セリーグに入りたかったが、監督には何も言えなかった。
1984年ドラフト1位で日本ハムに入団しました。
最初のころは先発を任されて、1年目は8勝11敗でした。
1年目は無我夢中でした、レベルが全然違っていました。
練習の厳しさも違っていました。
日本ハムでは先発、中継ぎ、押さえもやりました。
1994年にFAで巨人に移籍しました。(34歳)
色んな面で巨人が凄いと思いました。
観客、マスコミが多いのにはびっくりしました。
1996年に最優秀中継ぎ投手賞を受賞しました。
年齢とか、怪我とかもあり、球団の若返りかもあり、1999年に自由契約となりました。
2000年に呼ばれて引退することになり、頭が真っ白になりました。
膝が炎症を起こしていてそれが致命傷だったと思います。
親戚の建設会社にいって営業の仕事などをすることになりました。
頭を切り替えてこなしてゆきました。
プロ野球独立リーグの群馬ダイヤモンドペガサスから誘いがあり、ピッチングコーチをやることになりました。
初めてピッチャーを教えると言うことで経験をもとにやって行きました。
シーズン中に妻が病気になり、余命1ケ月ぐらいしかないと病院から電話がかかってきて、それから病院につきっきりで、乳がんで1ケ月で亡くなってしまいました。(42歳)
子供が二人いて高校生だったので、小さくなくてまだ良かったです。
子供も一とき元気が無かったです。
元西武・駒崎幸一さんからの薦めもあり、出来るだけ農薬を使わないで有機農業で安心安全でおいしい野菜を作らないかということで、農業も高齢化になっていて、農業をやることに決心しました。
玉ねぎの農家に研修に2年間行きました。
先ずは肥料の入れ方、マルチ(ビニール)の掛け方、植え方など教えてもらいました。
自分の作ったものを売ると言うことは、農業に関する許可が必要で認定されるのが大変でした。(認定まで1年かかりました)
法人になる為には5反の面積が必要で畑を借りるのが大変でした。
農業を志してから4年目で40トンの玉ねぎが出来ました。
種から育てて苗を11月ごろに植えて、新玉ねぎが5月ごろになります。
有機肥料を2週間に一回散布するが、手押し車で1町歩をやるので結構大変です。
一人でなく手伝ってもらいながらやっています。
収穫の時には感動しました。
野球と農業を比べたら農業の方が大変かもしれません。
今年で8年になりますが、最初は販路がなくて20トンぐらいは捨ててしまいました。
販路の開拓を怠っていて翌年からは販路を決めて売れるようになりました。
知り合いを通じてスーパーさんとかにいって、自分の作ったものと味を比べてもらって開拓していきました。
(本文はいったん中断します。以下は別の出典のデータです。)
$ cat src/rtl/input_conditioner.sv
// Purpose: synchronize and debounce the coin/advance/clear buttons, keep a 0..15 credit count, sync the state switches.
// Latency: 2 cycles for estado_sync; DEB_CYCLES+2 edges from a raw button change to its pulse and the credit update.
// Backpressure: none; ena low freezes debounce and credit state and forces every pulse output to 0.
module input_conditioner #(
  parameter int DEB_CYCLES = 16,
  parameter int CNT_W      = 16
) (
  input  logic       clk,
  input  logic       rst_n,
  input  logic       ena,
  input  logic       btn_coin,
  input  logic       btn_avance,
  input  logic       btn_borrar,
  input  logic [2:0] sw_estado,
  output logic [3:0] credito,
  output logic       avance_pulse,
  output logic       coin_pulse,
  output logic       rechazo,
  output logic       saturado,
  output logic [2:0] estado_sync
);

  // Button slots: 0 = coin, 1 = avance, 2 = borrar.
  localparam int NB = 3;
  localparam int B_COIN = 0;
  localparam int B_AV   = 1;
  localparam int B_CLR  = 2;
  // Counter value on the edge where the last required mismatch is seen.
  localparam logic [CNT_W-1:0] DEB_LAST = CNT_W'(DEB_CYCLES - 1);

  logic [NB-1:0]    r_btn_s1;
  logic [NB-1:0]    r_btn_s2;
  logic [2:0]       r_sw_s1;
  logic [2:0]       r_sw_s2;
  logic [NB-1:0]    r_stable;
  logic [CNT_W-1:0] r_cnt [NB];
  logic [3:0]       r_credit;
  logic             r_coin_pulse;
  logic             r_av_pulse;
  logic             r_rechazo;
  logic             r_saturado;

  logic [NB-1:0]    w_flip;
  logic [NB-1:0]    w_rise;
  logic             w_add;
  logic             w_sub;
  logic             w_clr;
  logic             w_rej;
  logic             w_sat;
  logic [3:0]       w_credit_nxt;

  // Two-flop synchronizers; these keep running while ena is low.
  always_ff @(posedge clk or negedge rst_n) begin
    if (!rst_n) begin
      r_btn_s1 <= '0;
      r_btn_s2 <= '0;
      r_sw_s1  <= '0;
      r_sw_s2  <= '0;
    end else begin
      r_btn_s1 <= {btn_borrar, btn_avance, btn_coin};
      r_btn_s2 <= r_btn_s1;
      r_sw_s1  <= sw_estado;
      r_sw_s2  <= r_sw_s1;
    end
  end

  // Detect the edge on which a stable level will flip, and whether it flips upward.
  always_comb begin
    w_flip = '0;
    w_rise = '0;
    for (int i = 0; i < NB; i++) begin
      w_flip[i] = (r_btn_s2[i] != r_stable[i]) && (r_cnt[i] == DEB_LAST);
      w_rise[i] = w_flip[i] && r_btn_s2[i];
    end
  end

  // Debounce: count consecutive mismatches, adopt the synced level after DEB_CYCLES of them.
  always_ff @(posedge clk or negedge rst_n) begin
    if (!rst_n) begin
      r_stable <= '0;
      for (int i = 0; i < NB; i++) r_cnt[i] <= '0;
    end else if (ena) begin
      for (int i = 0; i < NB; i++) begin
        if (r_btn_s2[i] == r_stable[i]) begin
          r_cnt[i] <= '0;
        end else if (w_flip[i]) begin
          r_stable[i] <= r_btn_s2[i];
          r_cnt[i]    <= '0;
        end else begin
          r_cnt[i] <= r_cnt[i] + CNT_W'(1);
        end
      end
    end
  end

  // Credit arithmetic: clear wins; an advance only consumes when credit is nonzero.
  always_comb begin
    w_add = w_rise[B_COIN];
    w_sub = w_rise[B_AV] && (r_credit != 4'd0);
    w_clr = w_rise[B_CLR];
    w_credit_nxt = r_credit;
    if (w_clr) begin
      w_credit_nxt = 4'd0;
    end else if (w_add && !w_sub) begin
      if (r_credit != 4'd15) w_credit_nxt = r_credit + 4'd1;
    end else if (w_sub && !w_add) begin
      w_credit_nxt = r_credit - 4'd1;
    end
    w_rej = w_rise[B_AV] && (r_credit == 4'd0) && !w_clr;
    w_sat = w_rise[B_COIN] && (r_credit == 4'd15) && !w_rise[B_AV] && !w_clr;
  end

  // Register credit and the one-cycle event pulses on the edge the stable level rises.
  always_ff @(posedge clk or negedge rst_n) begin
    if (!rst_n) begin
      r_credit     <= '0;
      r_coin_pulse <= 1'b0;
      r_av_pulse   <= 1'b0;
      r_rechazo    <= 1'b0;
      r_saturado   <= 1'b0;
    end else if (ena) begin
      r_credit     <= w_credit_nxt;
      r_coin_pulse <= w_rise[B_COIN];
      r_av_pulse   <= w_rise[B_AV];
      r_rechazo    <= w_rej;
      r_saturado   <= w_sat;
    end else begin
      r_coin_pulse <= 1'b0;
      r_av_pulse   <= 1'b0;
      r_rechazo    <= 1'b0;
      r_saturado   <= 1'b0;
    end
  end

  // Gating with ena keeps a pulse registered just before ena fell from leaking out.
  assign credito      = r_credit;
  assign coin_pulse   = r_coin_pulse & ena;
  assign avance_pulse = r_av_pulse & ena;
  assign rechazo      = r_rechazo & ena;
  assign saturado     = r_saturado & ena;
  assign estado_sync  = r_sw_s2;

endmodule
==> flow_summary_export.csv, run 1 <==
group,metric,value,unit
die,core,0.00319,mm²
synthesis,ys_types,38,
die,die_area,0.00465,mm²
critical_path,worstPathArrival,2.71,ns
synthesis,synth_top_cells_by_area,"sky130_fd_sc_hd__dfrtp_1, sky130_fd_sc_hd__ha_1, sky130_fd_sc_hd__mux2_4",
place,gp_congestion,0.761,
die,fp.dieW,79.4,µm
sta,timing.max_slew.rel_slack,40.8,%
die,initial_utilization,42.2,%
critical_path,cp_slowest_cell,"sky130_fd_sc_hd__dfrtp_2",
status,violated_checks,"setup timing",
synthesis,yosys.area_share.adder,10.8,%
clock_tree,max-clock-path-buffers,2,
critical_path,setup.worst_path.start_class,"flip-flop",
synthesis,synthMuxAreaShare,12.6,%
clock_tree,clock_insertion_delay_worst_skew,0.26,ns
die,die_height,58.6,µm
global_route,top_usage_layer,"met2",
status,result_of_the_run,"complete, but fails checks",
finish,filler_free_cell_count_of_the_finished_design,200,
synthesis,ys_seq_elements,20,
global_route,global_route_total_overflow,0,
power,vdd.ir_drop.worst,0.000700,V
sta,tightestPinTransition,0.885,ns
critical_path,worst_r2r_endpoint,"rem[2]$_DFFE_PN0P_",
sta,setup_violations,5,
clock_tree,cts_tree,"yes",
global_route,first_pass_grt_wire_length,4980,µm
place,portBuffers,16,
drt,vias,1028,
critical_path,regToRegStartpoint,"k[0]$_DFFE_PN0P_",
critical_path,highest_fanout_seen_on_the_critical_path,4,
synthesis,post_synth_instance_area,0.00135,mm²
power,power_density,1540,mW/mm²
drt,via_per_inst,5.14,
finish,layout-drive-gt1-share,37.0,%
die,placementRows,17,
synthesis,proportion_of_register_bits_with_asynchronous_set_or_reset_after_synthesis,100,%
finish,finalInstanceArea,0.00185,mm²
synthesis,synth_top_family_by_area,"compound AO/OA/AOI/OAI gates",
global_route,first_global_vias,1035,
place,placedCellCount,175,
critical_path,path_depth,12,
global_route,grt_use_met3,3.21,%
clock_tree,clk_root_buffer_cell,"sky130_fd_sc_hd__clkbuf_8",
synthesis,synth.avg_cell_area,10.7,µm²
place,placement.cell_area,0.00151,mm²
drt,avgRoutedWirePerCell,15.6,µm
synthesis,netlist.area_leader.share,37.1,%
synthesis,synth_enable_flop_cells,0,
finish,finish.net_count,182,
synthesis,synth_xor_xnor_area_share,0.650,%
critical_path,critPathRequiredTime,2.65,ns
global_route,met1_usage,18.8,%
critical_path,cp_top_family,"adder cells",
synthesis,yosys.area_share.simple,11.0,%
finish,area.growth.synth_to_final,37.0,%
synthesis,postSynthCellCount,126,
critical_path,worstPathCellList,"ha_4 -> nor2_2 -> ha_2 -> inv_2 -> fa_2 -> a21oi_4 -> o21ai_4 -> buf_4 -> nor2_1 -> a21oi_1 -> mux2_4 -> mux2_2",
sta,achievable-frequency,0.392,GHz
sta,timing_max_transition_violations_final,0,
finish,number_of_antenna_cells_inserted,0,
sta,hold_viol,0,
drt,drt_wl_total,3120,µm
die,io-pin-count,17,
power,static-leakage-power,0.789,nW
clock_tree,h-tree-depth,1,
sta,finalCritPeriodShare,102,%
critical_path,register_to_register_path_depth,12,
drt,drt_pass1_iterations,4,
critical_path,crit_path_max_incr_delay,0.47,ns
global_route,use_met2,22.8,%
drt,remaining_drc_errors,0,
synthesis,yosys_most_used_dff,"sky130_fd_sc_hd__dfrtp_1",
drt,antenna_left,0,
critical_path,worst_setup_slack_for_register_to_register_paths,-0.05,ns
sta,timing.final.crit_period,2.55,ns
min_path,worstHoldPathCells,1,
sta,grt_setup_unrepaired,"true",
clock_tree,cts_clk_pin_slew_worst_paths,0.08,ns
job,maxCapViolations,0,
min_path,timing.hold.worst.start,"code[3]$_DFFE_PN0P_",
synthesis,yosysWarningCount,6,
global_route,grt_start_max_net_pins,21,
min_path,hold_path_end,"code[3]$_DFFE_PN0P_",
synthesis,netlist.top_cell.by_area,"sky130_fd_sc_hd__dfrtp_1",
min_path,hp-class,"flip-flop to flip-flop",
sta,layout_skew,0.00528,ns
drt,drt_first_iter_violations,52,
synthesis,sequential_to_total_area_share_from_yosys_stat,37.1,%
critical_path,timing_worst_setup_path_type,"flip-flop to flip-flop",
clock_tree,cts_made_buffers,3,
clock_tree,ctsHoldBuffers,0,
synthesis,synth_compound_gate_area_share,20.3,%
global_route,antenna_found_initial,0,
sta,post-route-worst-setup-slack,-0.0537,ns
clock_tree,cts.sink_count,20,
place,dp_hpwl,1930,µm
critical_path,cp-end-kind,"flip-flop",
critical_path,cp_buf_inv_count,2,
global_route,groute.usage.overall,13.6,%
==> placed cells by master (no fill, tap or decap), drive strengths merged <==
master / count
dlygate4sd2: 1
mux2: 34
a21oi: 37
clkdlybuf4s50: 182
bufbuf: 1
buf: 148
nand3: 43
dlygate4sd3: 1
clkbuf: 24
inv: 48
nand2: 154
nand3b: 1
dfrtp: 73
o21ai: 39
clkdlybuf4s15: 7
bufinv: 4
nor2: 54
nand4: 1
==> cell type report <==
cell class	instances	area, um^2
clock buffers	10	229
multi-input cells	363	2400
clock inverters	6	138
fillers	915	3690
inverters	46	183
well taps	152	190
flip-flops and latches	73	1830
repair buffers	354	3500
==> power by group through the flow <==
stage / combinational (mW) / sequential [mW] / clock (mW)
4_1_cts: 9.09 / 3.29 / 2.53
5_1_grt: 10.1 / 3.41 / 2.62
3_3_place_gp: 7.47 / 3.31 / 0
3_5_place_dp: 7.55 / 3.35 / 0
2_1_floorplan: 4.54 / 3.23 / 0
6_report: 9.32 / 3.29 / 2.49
===== config.mk =====
export PLATFORM = sky130hd
export DESIGN_NAME = load_store_unit
export DESIGN_NICKNAME = d
export VERILOG_FILES = /design/src/rtl/load_store_unit.sv
export SDC_FILE = /design/constraint.sdc
export NUM_CORES = 1
export LEC_CHECK = 0
export BUFFER_PORTS_ARGS = -buffer_cell sky130_fd_sc_hd__buf_2
export CELL_PAD_IN_SITES_DETAIL_PLACEMENT = 0
export CELL_PAD_IN_SITES_GLOBAL_PLACEMENT = 1
export CORE_MARGIN = 2
export CORE_UTILIZATION = 30
export CTS_CLUSTER_DIAMETER = 150
export DETAILED_ROUTE_END_ITERATION = 8
export PLACE_DENSITY_LB_ADDON = 0.1
export SLEW_MARGIN = 40
export SYNTH_ARGS = -nofsm -noshare
export SYNTH_HDL_FRONTEND = slang
export SYNTH_SLANG_ARGS = --single-unit

===== constraint.sdc =====
create_clock -name clk -period 5.7 [get_ports clk]
set_input_delay 0.57 -clock clk [delete_from_list [all_inputs] [get_ports clk]]
set_output_delay 0.57 -clock clk [all_outputs]
set_load 0.05 [all_outputs]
玉ねぎを加工して売るというような多角化を進めて行きました。
社員は3人います。
農家はなかなか儲からないので、有機でやるとか、野菜に付加価値を付けることが必要かと思います
野球選手は毎年100人位は引退して行きます。
次は何しようと言うことは多分考えていないと思います。
スポーツ界全体でと思うが、セカンドキャリアをもっと考えてもらいたいと思います。
来月ぐらいで高崎の店は閉めてしまって、6月位から東京に事務所を移転して東京で動こうと思っています。
インドネシアに行ったが、海外でも人を雇って農業が出来ればと思っています。
インドネシアは人口が2億5000万人ぐらいなので、色んな商売できるものが一杯あるので日本に輸入すると言うようなことも考えています。